Eulerian–Lagrangian modeling of deflagration to detonation transition in n-decane/oxygen/nitrogen mixtures

Abstract

In this work, to promote deflagration to detonation transition (DDT), a designed hot jet in a pre-detonator is produced to initiate detonations in the main detonation tube. We perform two-dimensional simulations of the DDT process for low-volatile fuel (n-decane) mixed with nitrogen and oxygen based on the Eulerian–Lagrangian approach. The effects of fuel atomization, vaporization, and shock focusing on the flame acceleration and DDT are discussed under different nitrogen dilution ratio and droplet size conditions. The results show that the flame acceleration process can be divided into slow and fast deflagration stages. Additionally, initiation times are mainly determined by the fuel atomization and evaporation in the slow deflagration stage, which dominates the entire DDT time.
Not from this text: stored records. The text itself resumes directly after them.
===== src/rtl/core/lcks_pkg.sv =====
// Shared types, key codes and the LED pattern table for the LED chaser
// key/speed control block. No dependencies.
`timescale 1ns / 1ps
`default_nettype none

package lcks_pkg;

  typedef enum logic {
    OP_TICK = 1'b0,
    OP_KEY  = 1'b1
  } lcks_op_t;

  // Key codes, upper-nibble form (active low, bit i = key i)
  localparam logic [3:0] KEY_CLEAR   = 4'h0;
  localparam logic [3:0] KEY_NONE    = 4'hF;
  localparam logic [3:0] KEY_RIGHT   = 4'hE;
  localparam logic [3:0] KEY_LEFT    = 4'hD;
  localparam logic [3:0] KEY_SHORTER = 4'hB;
  localparam logic [3:0] KEY_LONGER  = 4'h7;

  localparam logic [7:0]  LED_RESET    = 8'hFF;
  localparam logic [15:0] PERIOD_RESET = 16'd1;

  typedef struct packed {
    lcks_op_t   opcode;
    logic [3:0] key_bits;
  } lcks_item_t;

  typedef struct packed {
    logic [7:0]  led_pattern;
    logic        step_fired;
    logic [15:0] step_period;
  } lcks_res_t;

  typedef struct packed {
    logic       valid;
    lcks_item_t item;
  } lcks_stg_t;

  function automatic logic [7:0] led_pattern(input logic rot_right, input logic [1:0] ph);
    logic [7:0] pat;
    unique case (ph)
      2'd0: pat = 8'h30;
      2'd1: pat = rot_right ? 8'h90 : 8'h60;
      2'd2: pat = 8'hC0;
      2'd3: pat = rot_right ? 8'h60 : 8'h90;
      default: pat = 8'h30;
    endcase
    return pat;
  endfunction

endpackage

`default_nettype wire


===== src/rtl/core/lcks_if.sv =====
// Valid/ready channel interfaces for input words and result words.
// Depends on lcks_pkg.
`timescale 1ns / 1ps
`default_nettype none

interface lcks_in_if;
  logic                valid;
  logic                ready;
  lcks_pkg::lcks_op_t  opcode;
  logic [3:0]          key_bits;

  modport source (output valid, output opcode, output key_bits, input ready);
  modport sink   (input valid, input opcode, input key_bits, output ready);
endinterface

interface lcks_out_if;
  logic        valid;
  logic        ready;
  logic [7:0]  led_pattern;
  logic        step_fired;
  logic [15:0] step_period;

  modport source (output valid, output led_pattern, output step_fired, output step_period,
                  input ready);
  modport sink   (input valid, input led_pattern, input step_fired, input step_period,
                  output ready);
endinterface

`default_nettype wire


===== src/rtl/core/lcks_in_reg.sv =====
// Input register stage: captures one word, releases it when the update
// stage takes it. Depends on lcks_pkg.
`timescale 1ns / 1ps
`default_nettype none

module lcks_in_reg (
  input  wire logic                  clk,
  input  wire logic                  rst_n,
  input  wire logic                  in_valid,
  input  wire lcks_pkg::lcks_item_t  in_item,
  output logic                       in_ready,
  input  wire logic                  take,
  output lcks_pkg::lcks_stg_t        stg
);

  logic                 valid_r, valid_nxt;
  lcks_pkg::lcks_item_t item_r;

  assign in_ready  = !valid_r || take;
  assign valid_nxt = (in_valid && in_ready) || (valid_r && !take);

  always_ff @(posedge clk) begin
    if (!rst_n) begin
      valid_r <= 1'b0;
    end else begin
      valid_r <= valid_nxt;
    end
  end

  always_ff @(posedge clk) begin
    if (in_valid && in_ready) begin
      item_r <= in_item;
    end
  end

  assign stg.valid = valid_r;
  assign stg.item  = item_r;

endmodule

`default_nettype wire


===== src/rtl/core/lcks_update.sv =====
// Chaser state registers and single-pass update for one tick or key word.
// Depends on lcks_pkg.
`timescale 1ns / 1ps
`default_nettype none

module lcks_update (
  input  wire logic                  clk,
  input  wire logic                  rst_n,
  input  wire logic                  en,
  input  wire lcks_pkg::lcks_item_t  item,
  output lcks_pkg::lcks_res_t        res
);

  logic [15:0] tick_r, tick_nxt;
  logic [15:0] period_r, period_nxt;
  logic [1:0]  phase_r, phase_nxt;
  logic        rot_r, rot_nxt;
  logic [3:0]  last_key_r, last_key_nxt;
  logic [7:0]  led_r, led_nxt;
  logic [15:0] tick_inc;
  logic [15:0] period_eff;
  logic [1:0]  phase_inc;
  logic        fired;

  always_comb begin
    tick_inc     = tick_r + 16'd1;
    period_eff   = (period_r == 16'd0) ? 16'd1 : period_r;
    phase_inc    = phase_r + 2'd1;
    tick_nxt     = tick_r;
    period_nxt   = period_r;
    phase_nxt    = phase_r;
    rot_nxt      = rot_r;
    last_key_nxt = last_key_r;
    led_nxt      = led_r;
    fired        = 1'b0;
    if (item.opcode == lcks_pkg::OP_TICK) begin
      period_nxt = period_eff;
      if (tick_inc == period_eff) begin
        tick_nxt  = 16'd0;
        phase_nxt = phase_inc;
        led_nxt   = lcks_pkg::led_pattern(rot_r, phase_inc);
        fired     = 1'b1;
      end else begin
        tick_nxt = tick_inc;
      end
    end else if (item.key_bits == lcks_pkg::KEY_NONE) begin
      last_key_nxt = lcks_pkg::KEY_CLEAR;
    end else if (item.key_bits != last_key_r) begin
      last_key_nxt = item.key_bits;
      unique case (item.key_bits)
        lcks_pkg::KEY_RIGHT: rot_nxt = 1'b1;
        lcks_pkg::KEY_LEFT:  rot_nxt = 1'b0;
        lcks_pkg::KEY_SHORTER: begin
          period_nxt = period_r - 16'd1;
          tick_nxt   = 16'd0;
        end
        lcks_pkg::KEY_LONGER: begin
          period_nxt = period_r + 16'd1;
          tick_nxt   = 16'd0;
        end
        default: ;
      endcase
    end
  end

  always_ff @(posedge clk) begin
    if (!rst_n) begin
      tick_r     <= 16'd0;
      period_r   <= lcks_pkg::PERIOD_RESET;
      phase_r    <= 2'd0;
      rot_r      <= 1'b0;
      last_key_r <= lcks_pkg::KEY_CLEAR;
      led_r      <= lcks_pkg::LED_RESET;
    end else if (en) begin
      tick_r     <= tick_nxt;
      period_r   <= period_nxt;
      phase_r    <= phase_nxt;
      rot_r      <= rot_nxt;
      last_key_r <= last_key_nxt;
      led_r      <= led_nxt;
    end
  end

  assign res.led_pattern = led_nxt;
  assign res.step_fired  = fired;
  assign res.step_period = period_nxt;

  a_fire_only_on_tick: assert property (@(posedge clk) disable iff (!rst_n)
    (en && fired) |-> (item.opcode == lcks_pkg::OP_TICK))
    else $error("step fired on a key word");

  a_fire_clears_count: assert property (@(posedge clk) disable iff (!rst_n)
    (en && fired) |=> (tick_r == 16'd0))
    else $error("tick count not cleared after a step");

  a_tick_period_nonzero: assert property (@(posedge clk) disable iff (!rst_n)
    (en && item.opcode == lcks_pkg::OP_TICK) |=> (period_r != 16'd0))
    else $error("zero period survived a tick");

  a_key_leaves_led: assert property (@(posedge clk) disable iff (!rst_n)
    (en && item.opcode == lcks_pkg::OP_KEY) |=> $stable(led_r))
    else $error("key word changed the LED byte");

endmodule

`default_nettype wire


===== src/rtl/core/lcks_out_reg.sv =====
// Result register: holds one result word until the sink takes it.
// Depends on lcks_pkg.
`timescale 1ns / 1ps
`default_nettype none

module lcks_out_reg (
  input  wire logic                 clk,
  input  wire logic                 rst_n,
  input  wire logic                 load,
  input  wire lcks_pkg::lcks_res_t  res,
  output logic                      free,
  output logic                      out_valid,
  input  wire logic                 out_ready,
  output lcks_pkg::lcks_res_t       out_res
);

  logic                valid_r, valid_nxt;
  lcks_pkg::lcks_res_t res_r;

  assign free      = !valid_r || out_ready;
  assign valid_nxt = load || (valid_r && !out_ready);

  always_ff @(posedge clk) begin
    if (!rst_n) begin
      valid_r <= 1'b0;
    end else begin
      valid_r <= valid_nxt;
    end
  end

  always_ff @(posedge clk) begin
    if (load) begin
      res_r <= res;
    end
  end

  assign out_valid = valid_r;
  assign out_res   = res_r;

endmodule

`default_nettype wire


===== src/rtl/core/led_chaser_key_speed_control_unit.sv =====
// Top level of the LED chaser with key speed and direction control.
// Depends on lcks_pkg, lcks_if, lcks_in_reg, lcks_update, lcks_out_reg.
//
//   channel  dir  handshake      payload
//   in_ch    in   valid/ready    opcode, key_bits
//   out_ch   out  valid/ready    led_pattern, step_fired, step_period
//
// One word per cycle sustained while out_ch is ready; an accepted word goes into the
// input register, then through the update into the result register, before out_ch shows it.
// Reset (sync, rst_n low) empties both stages and restores period 1, LED 0xFF.
// With out_ch stalled the result register holds; the input register still
// takes one more word, then in_ch.ready drops.
`timescale 1ns / 1ps
`default_nettype none

module led_chaser_key_speed_control_unit (
  input  wire logic  clk,
  input  wire logic  rst_n,
  lcks_in_if.sink    in_ch,
  lcks_out_if.source out_ch
);

  lcks_pkg::lcks_item_t in_item;
  lcks_pkg::lcks_stg_t  stg;
  lcks_pkg::lcks_res_t  res;
  lcks_pkg::lcks_res_t  out_res;
  logic                 out_free;
  logic                 advance;
  logic                 in_ready;
  logic                 out_valid;

  assign in_item.opcode   = in_ch.opcode;
  assign in_item.key_bits = in_ch.key_bits;
  assign in_ch.ready      = in_ready;
  assign advance          = stg.valid && out_free;

  lcks_in_reg u_in_reg (
    .clk      (clk),
    .rst_n    (rst_n),
    .in_valid (in_ch.valid),
    .in_item  (in_item),
    .in_ready (in_ready),
    .take     (advance),
    .stg      (stg)
  );

  lcks_update u_update (
    .clk   (clk),
    .rst_n (rst_n),
    .en    (advance),
    .item  (stg.item),
    .res   (res)
  );

  lcks_out_reg u_out_reg (
    .clk       (clk),
    .rst_n     (rst_n),
    .load      (advance),
    .res       (res),
    .free      (out_free),
    .out_valid (out_valid),
    .out_ready (out_ch.ready),
    .out_res   (out_res)
  );

  assign out_ch.valid       = out_valid;
  assign out_ch.led_pattern = out_res.led_pattern;
  assign out_ch.step_fired  = out_res.step_fired;
  assign out_ch.step_period = out_res.step_period;

endmodule

`default_nettype wire


===== src/flat_wrapper.sv =====
// flat-port wrapper written by rule: the top's interface ports become plain ports
module led_chaser_key_speed_control_unit_flat 
  (clk, rst_n, in_ch_valid, in_ch_opcode, in_ch_key_bits, in_ch_ready, out_ch_valid, out_ch_led_pattern, out_ch_step_fired, out_ch_step_period, out_ch_ready);
  lcks_in_if in_ch_i ();
  lcks_out_if out_ch_i ();
  input  wire logic clk;
  input  wire logic rst_n;
  input wire logic [$bits(in_ch_i.valid)-1:0] in_ch_valid;
  input wire logic [$bits(in_ch_i.opcode)-1:0] in_ch_opcode;
  input wire logic [$bits(in_ch_i.key_bits)-1:0] in_ch_key_bits;
  output wire logic [$bits(in_ch_i.ready)-1:0] in_ch_ready;
  output wire logic [$bits(out_ch_i.valid)-1:0] out_ch_valid;
  output wire logic [$bits(out_ch_i.led_pattern)-1:0] out_ch_led_pattern;
  output wire logic [$bits(out_ch_i.step_fired)-1:0] out_ch_step_fired;
  output wire logic [$bits(out_ch_i.step_period)-1:0] out_ch_step_period;
  input wire logic [$bits(out_ch_i.ready)-1:0] out_ch_ready;
  assign in_ch_i.valid = in_ch_valid;
  assign in_ch_i.opcode = in_ch_opcode;
  assign in_ch_i.key_bits = in_ch_key_bits;
  assign in_ch_ready = in_ch_i.ready;
  assign out_ch_valid = out_ch_i.valid;
  assign out_ch_led_pattern = out_ch_i.led_pattern;
  assign out_ch_step_fired = out_ch_i.step_fired;
  assign out_ch_step_period = out_ch_i.step_period;
  assign out_ch_i.ready = out_ch_ready;
  led_chaser_key_speed_control_unit u_core (.clk(clk), .rst_n(rst_n), .in_ch(in_ch_i), .out_ch(out_ch_i));
endmodule

===== config.mk =====
export PLATFORM = sky130hd
export DESIGN_NAME = led_chaser_key_speed_control_unit_flat
export DESIGN_NICKNAME = d
export VERILOG_FILES = /design/src/rtl/core/lcks_pkg.sv /design/src/rtl/core/lcks_if.sv /design/src/rtl/core/lcks_in_reg.sv /design/src/rtl/core/lcks_update.sv /design/src/rtl/core/lcks_out_reg.sv /design/src/rtl/core/led_chaser_key_speed_control_unit.sv /design/src/flat_wrapper.sv
export SDC_FILE = /design/constraint.sdc
export NUM_CORES = 1
export LEC_CHECK = 0
export ABC_CLOCK_PERIOD_IN_PS = 5400
export BUFFER_PORTS_ARGS = -buffer_cell sky130_fd_sc_hd__buf_2
export CAP_MARGIN = 20
export CORE_MARGIN = 3
export CORE_UTILIZATION = 60
export DETAILED_ROUTE_END_ITERATION = 10
export PLACE_DENSITY_LB_ADDON = 0.3
export RECOVER_POWER = 25
export SYNTH_ARGS = -nofsm -noshare
export SYNTH_HDL_FRONTEND = slang
export SYNTH_HIERARCHICAL = 1
export SYNTH_SLANG_ARGS = --single-unit

===== constraint.sdc =====
create_clock -name clk -period 5.4 [get_ports clk]
set_input_delay 0.81 -clock clk [delete_from_list [all_inputs] [get_ports clk]]
set_output_delay 0.81 -clock clk [all_outputs]
set_load 0.01 [all_outputs]

[After elaboration in Yosys (flattened, before gate mapping)]
Cells that the tools add are included.
Word-level totals
  register bits: 79
  word-level logic and storage cells: 72
Cells by class
  equality and inequality tests: 13
  bitwise logic cells: 2
  multiplexer cells: 19
  reductions and logical operators: 21
  $add $sub $neg: 4
Operators with widths (number)
  $mux W16: 9
  $add A16 B1 Y16 const B: 2
  $mux W8: 4
  $pmux W16 S2: 1
  $pmux W8 S4: 1
  $eq A16 B16 Y1: 1
  $eq A4 B4 Y1 const B: 4
  $logic_not A16 Y1: 1
  $sub A16 B1 Y16 const B: 1
  $mux W4: 2
  $ne A2 B2 Y1 const B: 3
  $reduce_and A3 Y1: 2
  $reduce_and A5 Y1: 1
  $eq A2 B2 Y1 const B: 2
  $eq A4 B3 Y1 const B: 1
  $logic_and A1 B1 Y1: 4
  $logic_not A1 Y1: 4
  $logic_or A1 B1 Y1: 4
  $ne A4 B4 Y1: 1
  $reduce_and A4 Y1: 1
  $reduce_bool A2 Y1: 2
  $add A2 B1 Y2 const B: 1
  $eq A2 B1 Y1 const B: 1
  $logic_not A2 Y1: 1
  4 further kinds: 5

[Depth between registers and ports, before layout]
  depth after elaboration: 6
  depth in mapped cells: 14
  mapped depth without buffers: 13

[By module]
Netlist, hierarchy kept.
By module, submodules not included
  lcks_update: cells each 460, area each 3668.5 µm², seq. area each 940.9 µm², instances 1
  lcks_out_reg: cells each 29, area each 799.5 µm², seq. area each 770.7 µm², instances 1
  lcks_in_reg: cells each 11, area each 215.2 µm², seq. area each 170.2 µm², instances 1
  led_chaser_key_speed_control_unit: cells each 1, area each 6.3 µm², seq. area each 0.0 µm², instances 1

[Least setup slack after synthesis]
No wires, ideal clock.
  path kind: register -> register
  start point: reg u_core.u_in_reg.item_r (netlist bit u_core/u_in_reg/stg[2])
  end point: reg u_core.u_out_reg.res_r (netlist bit u_core/u_out_reg/out_res[15]), data pin
  period minus slack after synthesis: 3340 ps
  arrival time: 3075 ps
  cell stages (with the launch flop): 14
  library setup time: 265 ps
  path buffers: 1
  path slack: 2060 ps
  cells stage by stage: edfxtp_1 > clkbuf_1 > nand3_1 > nand2b_1 > ha_1 > a21o_1 > a21oi_1 > a21oi_1 > o41ai_1 > o21ai_0 > a31oi_1 > nand4_1 > o21ai_0 > xor2_1
RTL lines
  from (decl): RTL line lcks_in_reg.sv:17  | lcks_pkg::lcks_item_t item_r;
  from (signal assigned): RTL line lcks_in_reg.sv:32  | item_r <= in_item;
  to (signal assigned): RTL line lcks_out_reg.sv:33  | res_r <= res;
  to (decl): RTL line lcks_out_reg.sv:18  | lcks_pkg::lcks_res_t res_r;

[Final worst setup path]
  start point: in out_ch_ready
  end point: reg u_core.u_update.phase_r[0]
On the way
  word-level cells in the longest chain between the ends: 3
RTL lines
  from (decl): RTL line flat_wrapper.sv:16  | input wire logic [$bits(out_ch_i.ready)-1:0] out_ch_ready;
  $logic_or A1 B1 Y1: RTL line lcks_out_reg.sv:20  | assign free = !valid_r || out_ready;
  named net u_core.out_free: RTL line led_chaser_key_speed_control_unit.sv:27  | logic out_free;
  $logic_and A1 B1 Y1: RTL line led_chaser_key_speed_control_unit.sv:35  | assign advance = stg.valid && out_free;
  named net u_core.advance: RTL line led_chaser_key_speed_control_unit.sv:28  | logic advance;
  $reduce_and A3 Y1 (no source line)
  to (signal assigned): RTL line lcks_update.sv:77  | phase_r <= phase_nxt;
  to (decl): RTL line lcks_update.sv:16  | logic [1:0] phase_r, phase_nxt;
The timed path passes the listed nets, and every way through them passes these cells.
A chain may end at the register's enable or synchronous reset.

==> impl_metrics.env <==
export IMPL_yosys_top_cells_area="dfxtp_1 21%, edfxtp_1 19%, ha_1 5.6%, xnor2_1 4.7%, nand2_1 4.1%"
export IMPL_drv_cap=1
export IMPL_tns_ps=0
export IMPL_rr_worst_depth=7
export IMPL_register_area_um2=1880
export IMPL_fin_crit_ps=4220
export IMPL_grt_max_degree=55
export IMPL_hold_viol_final=0
export IMPL_synth_distinct_cells=61
export IMPL_die_width_um=94.4
export IMPL_synth_edf_count=30
export IMPL_num_vias=3850
export IMPL_row_count=31
export IMPL_firstDrtPassIters=7
export IMPL_num_nets_final=553
export IMPL_ys_ff_latch=79
export IMPL_synthTopCellsByCount="51 x nand2_1, 49 x dfxtp_1, 39 x nor2_1"
export IMPL_start_util_pct=63.3
export IMPL_area_growth_pct=7.58
export IMPL_critPathRequiredTime_ps=5610
export IMPL_numPortBuffers=35
export IMPL_overflow=0
export IMPL_muxShareOfSynthArea_pct=6.46
export IMPL_critPathMaxStageDelay_ps=1600
export IMPL_worstHoldEndpoint="u_core/u_update/led_r[1]$_SDFFE_PN1P_"
export IMPL_synth_top_area_share_pct=20.9
export IMPL_grt_pass1_vias=3604
export IMPL_clock_latency_ps=350
export IMPL_fp_coreArea_um2=7410
export IMPL_path_class="input port to flip-flop"
export IMPL_detail_route_iter0_violations=148
export IMPL_path_clk_slew_ps=80
export IMPL_start_kind="input port"
export IMPL_cpLargestDelayFamily="simple AND/OR/NAND/NOR gates"
export IMPL_gr_usage_all_layers_pct=24.6
export IMPL_hpwl_mm=7.19
export IMPL_p_leak_nw=1.99
export IMPL_num_io_pins=36
export IMPL_die_area_um2=8910
export IMPL_finalPower_mw=1.30
export IMPL_async_reset_ff_share_pct=0
export IMPL_min_path_cells=2
export IMPL_synthAdderAreaFrac_pct=6.03
export IMPL_cts_hold_buf=0
export IMPL_root_buffer="clkbuf_8"
export IMPL_netlist_area_um2=4690
export IMPL_fillers=602
export IMPL_worst_slew_pin_transition_ps=2160
export IMPL_synth_warnings=6
export IMPL_htreeDepth=3
export IMPL_wirelength_mm=10.4
export IMPL_grt_first_pass_wirelength_mm=17.4
export IMPL_path_max_fanout=44
export IMPL_reg2reg_to="u_core/u_update/phase_r[0]$_SDFFE_PN0P_"
export IMPL_hp_class="flip-flop to flip-flop"
export IMPL_numCtsBuffers=9
export IMPL_timing_final_crit_share_pct=78.1
export IMPL_vdd_drop_max_uv=163
export IMPL_slew_headroom_pct=-43.8
export IMPL_worst_path_max_delay_cell="clkbuf_1"
export IMPL_yosys_area_share_simple_pct=20.4
export IMPL_place_congestion=0.859
export IMPL_clock_path_buffers=2
export IMPL_drv_slew=45
export IMPL_r2r_start="u_core/u_out_reg/out_valid$_SDFF_PN0_"
export IMPL_antenna_found_initial=0
export IMPL_synth_compound_area_share_pct=15.4
export IMPL_drive_gt1_share_pct=14.4
export IMPL_multi_input_area_um2=2580
export IMPL_syn_area_per_cell_um2=9.36
export IMPL_synth_ff_type="dfxtp_1"
export IMPL_rsz0062_at_grt="no"
export IMPL_wl_per_cell_um=16.6
export IMPL_powerDensity_nw_per_um2=258
export IMPL_die_y_um=94.4
export IMPL_skew_ps=9.08
export IMPL_synth_seq_area_share_pct=40.1
export IMPL_crit_chain="buf_2, nand2b_1, and2_0, clkbuf_1, nand2b_1, or4_4, xnor2_1, nor2_1"
export IMPL_crit_top_cell="nand2b_1"
export IMPL_synth_nets=532
export IMPL_cts_sinks=79
export IMPL_cp_startpoint="out_ch_ready"
export IMPL_arrival_ps=4430
export IMPL_violations="capacitance limit, slew limit"
export IMPL_viasPerCell=6.15
export IMPL_cts_tree="done"
export IMPL_synth_top_family_by_area="simple AND/OR/NAND/NOR gates"
export IMPL_finalSetupViolCount=0
export IMPL_endpoint_kind="flip-flop"
export IMPL_cp_num_buf_inv=2
export IMPL_synth_top_cell_by_area="dfxtp_1"
export IMPL_synth_cells=501
export IMPL_ant_nets=0
export IMPL_synth_most_common_cell="nand2_1"
export IMPL_fmax_ghz=0.237
export IMPL_status="finished with violations"
export IMPL_antenna_cells=0
export IMPL_hp_start="u_core/u_update/led_r[1]$_SDFFE_PN1P_"
export IMPL_regToRegSetupSlack_ps=1430
export IMPL_drc=0
export IMPL_post_cts_buffers=0
export IMPL_postCtsResizedCells=0
export IMPL_synth_xor_area_share_pct=7.10
## routing by layer
metal / up-vias / global-route usage [%] / wire [µm]
met5: - / 0 / 0
met4: 0 / 10.5 / 215
met1: 1868 / 31.6 / 4580
met3: 23 / 3.98 / 410
met2: 103 / 41.3 / 5160
li1: 1856 / - / -
## report_power, final
part	internal (mW)	switching [mW]	leakage [nW]	total, mW
clock network	0.213	0.224	0.0933	0.438
registers	0.649	0.0178	0.675	0.667
logic	0.0839	0.114	1.23	0.198
total	0.946	0.356	1.99	1.30
## cell families after synthesis
kind of cell / Yosys count
simple gates: 178
mux: 29
compound gates: 108
buf+inv: 47
flops: 79
xor+xnor: 38
fa+ha+maj: 22
## worst max-delay path by stage
| stage | end | cells past startpoint |
|---|---|---|
| global placement | u_core/u_out_reg/out_res[15]$_DFFE_PP_ | 12 |
| finish | u_core/u_update/phase_r[0]$_SDFFE_PN0P_ | 8 |
| global route | u_core/u_update/tick_r[4]$_SDFFE_PN0P_ | 7 |
| CTS | u_core/u_out_reg/out_res[15]$_DFFE_PP_ | 12 |
| floorplan | u_core/u_out_reg/out_res[15]$_DFFE_PP_ | 13 |
| detailed placement | u_core/u_out_reg/out_res[15]$_DFFE_PP_ | 12 |
## state kept, by name, summed over array words and instances, names as in the netlist
| name | count |
|---|---|
| u_core/u_update/rot_r | 1 |
| u_core/u_out_reg/out_res | 25 |
| u_core/u_update/phase_r | 2 |
| u_core/u_in_reg/valid_r | 1 |
| u_core/u_update/period_r | 16 |
| u_core/u_update/tick_r | 16 |
| u_core/u_out_reg/out_valid | 1 |
| u_core/u_update/led_r | 8 |
| u_core/u_update/last_key_r | 4 |
| u_core/u_in_reg/stg | 5 |
## placed cells by master, fill, tap and decap left out, drive strengths merged, types with 5 or more instances in the layout
| cell type | count |
|---|---|
| and3 | 7 |
| mux2 | 10 |
| buf | 34 |
| a31oi | 10 |
| nand2b | 10 |
| xor2 | 13 |
| a211oi | 6 |
| dfxtp | 49 |
| a21oi | 27 |
| nand4 | 11 |
| nand3 | 17 |
| clkbuf | 12 |
| nor4 | 8 |
| nor2 | 40 |
| edfxtp | 30 |
| ha | 21 |
| a22o | 5 |
| nor2b | 7 |
| o21ai | 23 |
| mux2i | 19 |
| a22oi | 6 |
| nand2 | 51 |
| a21o | 9 |
| xnor2 | 25 |
| nor3 | 9 |
| inv | 21 |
Furthermore, there are different intensities of hot jets rather than stable detonation waves formed at the pre-detonator exit. Moreover, local decoupling and re-initiation events are detected near the internal wall of the U-bend, inducing the overdriven detonation decaying into stable detonation waves in the smooth tube. The results also demonstrate that the detonation pressure and velocity decrease by 13.56% and 12.55%, respectively, as the nitrogen dilution ratio increases from 0.5 to 2. In particular, as the nitrogen dilution ratio continued to increase to 2.25, the development in DDT is similar, but the jet intensity is significantly weakened. While as the droplet size increases from 10 to 40 μm, the detonation pressure and velocity decrease only by 2.69% and 1.49%, respectively.